$ cat config.mk
export PLATFORM = sky130hd
export DESIGN_NAME = address_generator
export DESIGN_NICKNAME = d
export VERILOG_FILES = /design/src/hdl/agen_pkg.sv /design/src/hdl/circ_if.sv /design/src/hdl/address_generator.sv /design/src/hdl/circular_wrap.sv
export SDC_FILE = /design/constraint.sdc
export NUM_CORES = 1
export LEC_CHECK = 0
export ABC_AREA = 1
export BUFFER_PORTS_ARGS = -buffer_cell sky130_fd_sc_hd__buf_4
export CELL_PAD_IN_SITES_DETAIL_PLACEMENT = 0
export CELL_PAD_IN_SITES_GLOBAL_PLACEMENT = 1
export CORE_MARGIN = 5
export CORE_UTILIZATION = 40
export DETAILED_ROUTE_END_ITERATION = 10
export GPL_TIMING_DRIVEN = 0
export PLACE_DENSITY_LB_ADDON = 0.1
export SYNTH_ARGS = -nofsm -noshare
export SYNTH_HDL_FRONTEND = slang
export SYNTH_SLANG_ARGS = --single-unit
$ cat constraint.sdc
create_clock -name clock -period 5.6 [get_ports clock]
set_input_delay 0.84 -clock clock [delete_from_list [all_inputs] [get_ports clock]]
set_output_delay 0.84 -clock clock [all_outputs]
set_load 0.1 [all_outputs]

> _The task_
Wherever a line in the entries above holds "constraint", copy that line.

> _Exercise answer_
export SDC_FILE = /design/constraint.sdc
$ cat constraint.sdc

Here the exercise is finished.